▸ **STUDY MATERIAL**
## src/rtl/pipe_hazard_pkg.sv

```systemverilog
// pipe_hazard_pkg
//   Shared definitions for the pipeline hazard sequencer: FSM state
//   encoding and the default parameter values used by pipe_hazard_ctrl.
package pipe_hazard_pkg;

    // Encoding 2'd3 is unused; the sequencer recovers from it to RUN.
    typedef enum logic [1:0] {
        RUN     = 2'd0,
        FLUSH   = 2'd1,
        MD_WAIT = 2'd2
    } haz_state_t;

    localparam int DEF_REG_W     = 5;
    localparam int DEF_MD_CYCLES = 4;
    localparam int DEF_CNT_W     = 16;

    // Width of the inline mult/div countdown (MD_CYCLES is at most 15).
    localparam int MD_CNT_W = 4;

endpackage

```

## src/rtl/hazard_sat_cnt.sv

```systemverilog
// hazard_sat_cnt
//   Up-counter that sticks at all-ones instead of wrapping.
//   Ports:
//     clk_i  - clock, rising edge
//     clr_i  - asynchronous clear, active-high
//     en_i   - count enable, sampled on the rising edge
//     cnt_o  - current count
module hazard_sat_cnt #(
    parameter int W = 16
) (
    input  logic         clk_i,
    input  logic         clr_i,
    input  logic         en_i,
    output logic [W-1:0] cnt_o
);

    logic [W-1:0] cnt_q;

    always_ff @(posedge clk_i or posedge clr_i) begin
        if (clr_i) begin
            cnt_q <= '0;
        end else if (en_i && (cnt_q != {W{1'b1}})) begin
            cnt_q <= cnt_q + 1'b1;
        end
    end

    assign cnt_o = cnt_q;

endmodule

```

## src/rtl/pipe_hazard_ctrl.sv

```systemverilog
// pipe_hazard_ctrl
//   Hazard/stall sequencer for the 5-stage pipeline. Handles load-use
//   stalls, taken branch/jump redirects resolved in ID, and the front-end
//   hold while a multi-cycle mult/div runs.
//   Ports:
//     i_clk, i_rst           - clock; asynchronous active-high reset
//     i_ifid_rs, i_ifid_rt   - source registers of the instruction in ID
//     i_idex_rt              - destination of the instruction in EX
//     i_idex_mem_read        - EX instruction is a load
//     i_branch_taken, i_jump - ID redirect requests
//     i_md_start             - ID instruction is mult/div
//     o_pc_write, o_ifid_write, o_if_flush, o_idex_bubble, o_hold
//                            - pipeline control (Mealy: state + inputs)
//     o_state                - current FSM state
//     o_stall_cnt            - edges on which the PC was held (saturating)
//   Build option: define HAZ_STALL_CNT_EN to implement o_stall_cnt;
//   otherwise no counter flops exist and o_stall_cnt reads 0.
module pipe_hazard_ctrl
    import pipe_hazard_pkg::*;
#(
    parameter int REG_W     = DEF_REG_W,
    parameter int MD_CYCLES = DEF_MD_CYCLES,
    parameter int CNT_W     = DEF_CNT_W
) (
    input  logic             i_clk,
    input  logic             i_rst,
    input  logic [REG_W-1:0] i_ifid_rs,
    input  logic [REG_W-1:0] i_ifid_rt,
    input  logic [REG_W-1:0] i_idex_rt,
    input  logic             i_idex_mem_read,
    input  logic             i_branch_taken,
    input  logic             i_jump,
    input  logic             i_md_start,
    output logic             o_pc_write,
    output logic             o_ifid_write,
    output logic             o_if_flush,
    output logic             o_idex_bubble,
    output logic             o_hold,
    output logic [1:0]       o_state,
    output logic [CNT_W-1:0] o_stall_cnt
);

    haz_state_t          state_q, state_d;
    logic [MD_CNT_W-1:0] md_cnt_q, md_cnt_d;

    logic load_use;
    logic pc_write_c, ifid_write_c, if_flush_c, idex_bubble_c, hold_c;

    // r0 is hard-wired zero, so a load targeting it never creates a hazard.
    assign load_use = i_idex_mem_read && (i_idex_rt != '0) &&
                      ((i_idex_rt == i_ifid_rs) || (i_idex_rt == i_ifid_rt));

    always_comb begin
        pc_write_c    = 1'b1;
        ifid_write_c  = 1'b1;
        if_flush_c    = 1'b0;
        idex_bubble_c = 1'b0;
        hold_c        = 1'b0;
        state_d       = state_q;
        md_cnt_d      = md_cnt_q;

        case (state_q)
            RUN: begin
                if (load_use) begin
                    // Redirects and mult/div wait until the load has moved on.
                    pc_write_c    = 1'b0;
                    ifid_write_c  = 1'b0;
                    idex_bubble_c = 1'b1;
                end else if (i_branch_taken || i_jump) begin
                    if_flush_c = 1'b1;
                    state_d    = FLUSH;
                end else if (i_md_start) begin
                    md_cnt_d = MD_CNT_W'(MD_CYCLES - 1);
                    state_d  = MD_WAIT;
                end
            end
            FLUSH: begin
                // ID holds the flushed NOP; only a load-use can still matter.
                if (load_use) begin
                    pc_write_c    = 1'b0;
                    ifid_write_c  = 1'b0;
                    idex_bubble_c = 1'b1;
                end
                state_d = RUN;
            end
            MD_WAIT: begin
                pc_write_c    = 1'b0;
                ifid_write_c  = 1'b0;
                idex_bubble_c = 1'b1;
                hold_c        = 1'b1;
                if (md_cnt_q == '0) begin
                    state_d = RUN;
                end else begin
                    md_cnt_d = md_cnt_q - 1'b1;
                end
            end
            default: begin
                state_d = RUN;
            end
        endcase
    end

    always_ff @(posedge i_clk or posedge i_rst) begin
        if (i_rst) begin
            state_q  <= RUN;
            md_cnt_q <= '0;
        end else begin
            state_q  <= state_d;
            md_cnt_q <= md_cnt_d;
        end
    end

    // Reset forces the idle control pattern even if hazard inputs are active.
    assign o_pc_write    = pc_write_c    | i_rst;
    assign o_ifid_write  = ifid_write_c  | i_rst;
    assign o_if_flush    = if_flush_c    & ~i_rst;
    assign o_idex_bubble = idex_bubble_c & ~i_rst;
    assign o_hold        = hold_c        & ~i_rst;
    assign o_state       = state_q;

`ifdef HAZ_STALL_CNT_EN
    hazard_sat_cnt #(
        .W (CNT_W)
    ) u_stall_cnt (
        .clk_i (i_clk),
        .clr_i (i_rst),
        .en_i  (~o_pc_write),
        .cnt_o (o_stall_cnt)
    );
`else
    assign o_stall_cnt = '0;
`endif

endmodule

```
* * *
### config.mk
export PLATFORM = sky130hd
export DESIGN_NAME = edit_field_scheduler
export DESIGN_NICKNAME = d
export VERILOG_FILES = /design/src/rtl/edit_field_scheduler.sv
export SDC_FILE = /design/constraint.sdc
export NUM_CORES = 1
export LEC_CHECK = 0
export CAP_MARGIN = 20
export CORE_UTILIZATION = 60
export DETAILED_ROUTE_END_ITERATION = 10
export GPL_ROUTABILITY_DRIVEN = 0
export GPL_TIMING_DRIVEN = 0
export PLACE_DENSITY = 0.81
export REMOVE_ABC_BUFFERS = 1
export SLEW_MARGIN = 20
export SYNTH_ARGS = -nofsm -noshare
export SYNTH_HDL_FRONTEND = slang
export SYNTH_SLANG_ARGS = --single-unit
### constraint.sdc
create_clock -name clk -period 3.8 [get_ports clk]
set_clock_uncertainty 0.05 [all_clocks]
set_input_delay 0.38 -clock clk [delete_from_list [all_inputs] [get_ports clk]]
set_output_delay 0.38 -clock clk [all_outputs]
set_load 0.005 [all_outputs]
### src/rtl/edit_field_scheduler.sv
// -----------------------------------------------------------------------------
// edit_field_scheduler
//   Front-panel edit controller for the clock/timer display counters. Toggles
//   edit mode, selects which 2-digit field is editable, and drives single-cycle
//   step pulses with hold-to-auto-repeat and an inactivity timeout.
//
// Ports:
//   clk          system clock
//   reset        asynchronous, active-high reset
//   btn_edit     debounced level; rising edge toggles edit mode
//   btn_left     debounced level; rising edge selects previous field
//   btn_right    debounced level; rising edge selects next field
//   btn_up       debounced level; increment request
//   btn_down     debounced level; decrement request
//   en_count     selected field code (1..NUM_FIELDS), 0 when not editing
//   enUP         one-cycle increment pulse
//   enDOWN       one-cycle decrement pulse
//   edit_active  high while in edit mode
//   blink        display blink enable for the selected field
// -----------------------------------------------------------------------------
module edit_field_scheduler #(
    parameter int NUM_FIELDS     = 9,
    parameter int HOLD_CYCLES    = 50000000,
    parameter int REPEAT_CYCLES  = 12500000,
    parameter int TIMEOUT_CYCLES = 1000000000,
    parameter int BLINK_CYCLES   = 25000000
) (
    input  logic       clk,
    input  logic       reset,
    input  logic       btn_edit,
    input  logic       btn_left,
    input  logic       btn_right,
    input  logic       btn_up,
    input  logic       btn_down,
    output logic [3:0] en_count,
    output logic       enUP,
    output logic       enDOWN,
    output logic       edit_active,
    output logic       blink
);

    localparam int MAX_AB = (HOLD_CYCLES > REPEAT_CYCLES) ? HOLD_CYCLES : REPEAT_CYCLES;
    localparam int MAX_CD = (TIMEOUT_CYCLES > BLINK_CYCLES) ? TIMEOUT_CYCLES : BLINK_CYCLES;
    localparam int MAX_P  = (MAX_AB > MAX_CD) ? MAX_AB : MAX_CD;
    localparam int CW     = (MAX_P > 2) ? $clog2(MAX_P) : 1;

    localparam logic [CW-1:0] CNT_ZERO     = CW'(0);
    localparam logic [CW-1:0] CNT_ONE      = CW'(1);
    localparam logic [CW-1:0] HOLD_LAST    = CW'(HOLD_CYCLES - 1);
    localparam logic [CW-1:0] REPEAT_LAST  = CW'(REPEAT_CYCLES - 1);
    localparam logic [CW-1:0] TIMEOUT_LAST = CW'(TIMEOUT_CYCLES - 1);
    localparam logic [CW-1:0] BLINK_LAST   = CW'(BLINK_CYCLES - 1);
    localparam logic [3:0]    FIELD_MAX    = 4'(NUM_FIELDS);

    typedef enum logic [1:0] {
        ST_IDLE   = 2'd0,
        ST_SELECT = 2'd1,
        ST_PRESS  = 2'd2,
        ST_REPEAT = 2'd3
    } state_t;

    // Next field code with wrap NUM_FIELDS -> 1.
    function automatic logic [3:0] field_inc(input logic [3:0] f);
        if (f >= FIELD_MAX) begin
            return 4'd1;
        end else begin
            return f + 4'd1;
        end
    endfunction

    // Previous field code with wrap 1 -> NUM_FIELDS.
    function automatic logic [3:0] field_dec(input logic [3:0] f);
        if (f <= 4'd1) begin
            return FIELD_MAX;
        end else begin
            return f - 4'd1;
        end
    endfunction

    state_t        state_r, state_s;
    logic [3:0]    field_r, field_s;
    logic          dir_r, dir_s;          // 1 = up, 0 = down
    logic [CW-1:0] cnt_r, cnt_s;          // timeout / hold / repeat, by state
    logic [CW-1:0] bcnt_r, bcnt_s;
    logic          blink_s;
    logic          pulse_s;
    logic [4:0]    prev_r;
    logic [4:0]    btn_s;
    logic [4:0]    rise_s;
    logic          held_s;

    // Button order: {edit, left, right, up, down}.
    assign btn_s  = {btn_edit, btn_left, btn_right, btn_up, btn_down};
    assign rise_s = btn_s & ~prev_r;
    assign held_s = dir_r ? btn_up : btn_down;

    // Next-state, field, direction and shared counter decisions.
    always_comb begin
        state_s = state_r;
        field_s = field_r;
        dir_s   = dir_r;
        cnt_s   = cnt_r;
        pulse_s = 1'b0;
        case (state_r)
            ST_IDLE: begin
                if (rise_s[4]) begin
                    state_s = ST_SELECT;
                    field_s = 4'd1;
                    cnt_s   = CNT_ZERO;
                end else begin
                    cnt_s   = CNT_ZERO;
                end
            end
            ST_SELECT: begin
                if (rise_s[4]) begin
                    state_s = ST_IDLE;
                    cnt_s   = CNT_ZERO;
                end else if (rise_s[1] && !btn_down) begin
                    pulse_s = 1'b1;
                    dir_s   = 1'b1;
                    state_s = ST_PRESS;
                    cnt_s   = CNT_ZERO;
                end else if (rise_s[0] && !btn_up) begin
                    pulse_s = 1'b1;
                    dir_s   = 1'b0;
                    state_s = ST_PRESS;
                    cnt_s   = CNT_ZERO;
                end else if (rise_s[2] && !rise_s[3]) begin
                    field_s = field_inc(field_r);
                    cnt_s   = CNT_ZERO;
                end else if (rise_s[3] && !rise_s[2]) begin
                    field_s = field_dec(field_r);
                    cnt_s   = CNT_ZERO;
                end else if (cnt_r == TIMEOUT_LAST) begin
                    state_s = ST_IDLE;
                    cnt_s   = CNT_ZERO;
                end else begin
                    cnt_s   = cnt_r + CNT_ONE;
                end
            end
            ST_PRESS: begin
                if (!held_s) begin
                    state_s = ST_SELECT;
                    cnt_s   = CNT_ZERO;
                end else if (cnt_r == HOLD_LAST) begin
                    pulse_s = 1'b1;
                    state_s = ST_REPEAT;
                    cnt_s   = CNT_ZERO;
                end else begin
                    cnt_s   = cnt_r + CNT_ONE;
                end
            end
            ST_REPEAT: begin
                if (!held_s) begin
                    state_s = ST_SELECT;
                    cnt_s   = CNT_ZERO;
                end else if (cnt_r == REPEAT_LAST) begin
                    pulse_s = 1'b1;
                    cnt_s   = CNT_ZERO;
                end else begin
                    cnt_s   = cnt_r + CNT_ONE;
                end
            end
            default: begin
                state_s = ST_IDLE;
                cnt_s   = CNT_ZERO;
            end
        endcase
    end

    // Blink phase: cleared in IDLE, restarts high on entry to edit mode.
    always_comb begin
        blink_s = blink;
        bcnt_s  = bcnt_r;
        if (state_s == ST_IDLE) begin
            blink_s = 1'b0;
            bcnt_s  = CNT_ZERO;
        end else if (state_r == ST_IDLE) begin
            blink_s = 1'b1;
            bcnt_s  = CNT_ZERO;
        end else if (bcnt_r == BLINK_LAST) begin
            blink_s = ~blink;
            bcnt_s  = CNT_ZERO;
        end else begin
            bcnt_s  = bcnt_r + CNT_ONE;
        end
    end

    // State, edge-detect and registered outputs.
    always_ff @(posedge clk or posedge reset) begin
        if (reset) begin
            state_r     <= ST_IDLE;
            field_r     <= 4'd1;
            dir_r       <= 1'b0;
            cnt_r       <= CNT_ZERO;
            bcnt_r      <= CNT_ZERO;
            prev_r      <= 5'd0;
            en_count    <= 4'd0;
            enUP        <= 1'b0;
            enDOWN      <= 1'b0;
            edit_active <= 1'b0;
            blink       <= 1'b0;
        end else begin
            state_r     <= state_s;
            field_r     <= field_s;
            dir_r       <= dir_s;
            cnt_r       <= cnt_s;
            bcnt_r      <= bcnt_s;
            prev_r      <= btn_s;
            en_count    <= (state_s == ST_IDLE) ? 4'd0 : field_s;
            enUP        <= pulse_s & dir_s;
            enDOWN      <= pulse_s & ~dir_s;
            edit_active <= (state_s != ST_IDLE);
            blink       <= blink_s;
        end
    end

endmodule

▸ **TASK STATEMENT**
Please find every line in the listing that holds the string "display" and copy it.

▸ **SOLUTION TO THIS TASK**
//   Front-panel edit controller for the clock/timer display counters. Toggles
//   blink        display blink enable for the selected field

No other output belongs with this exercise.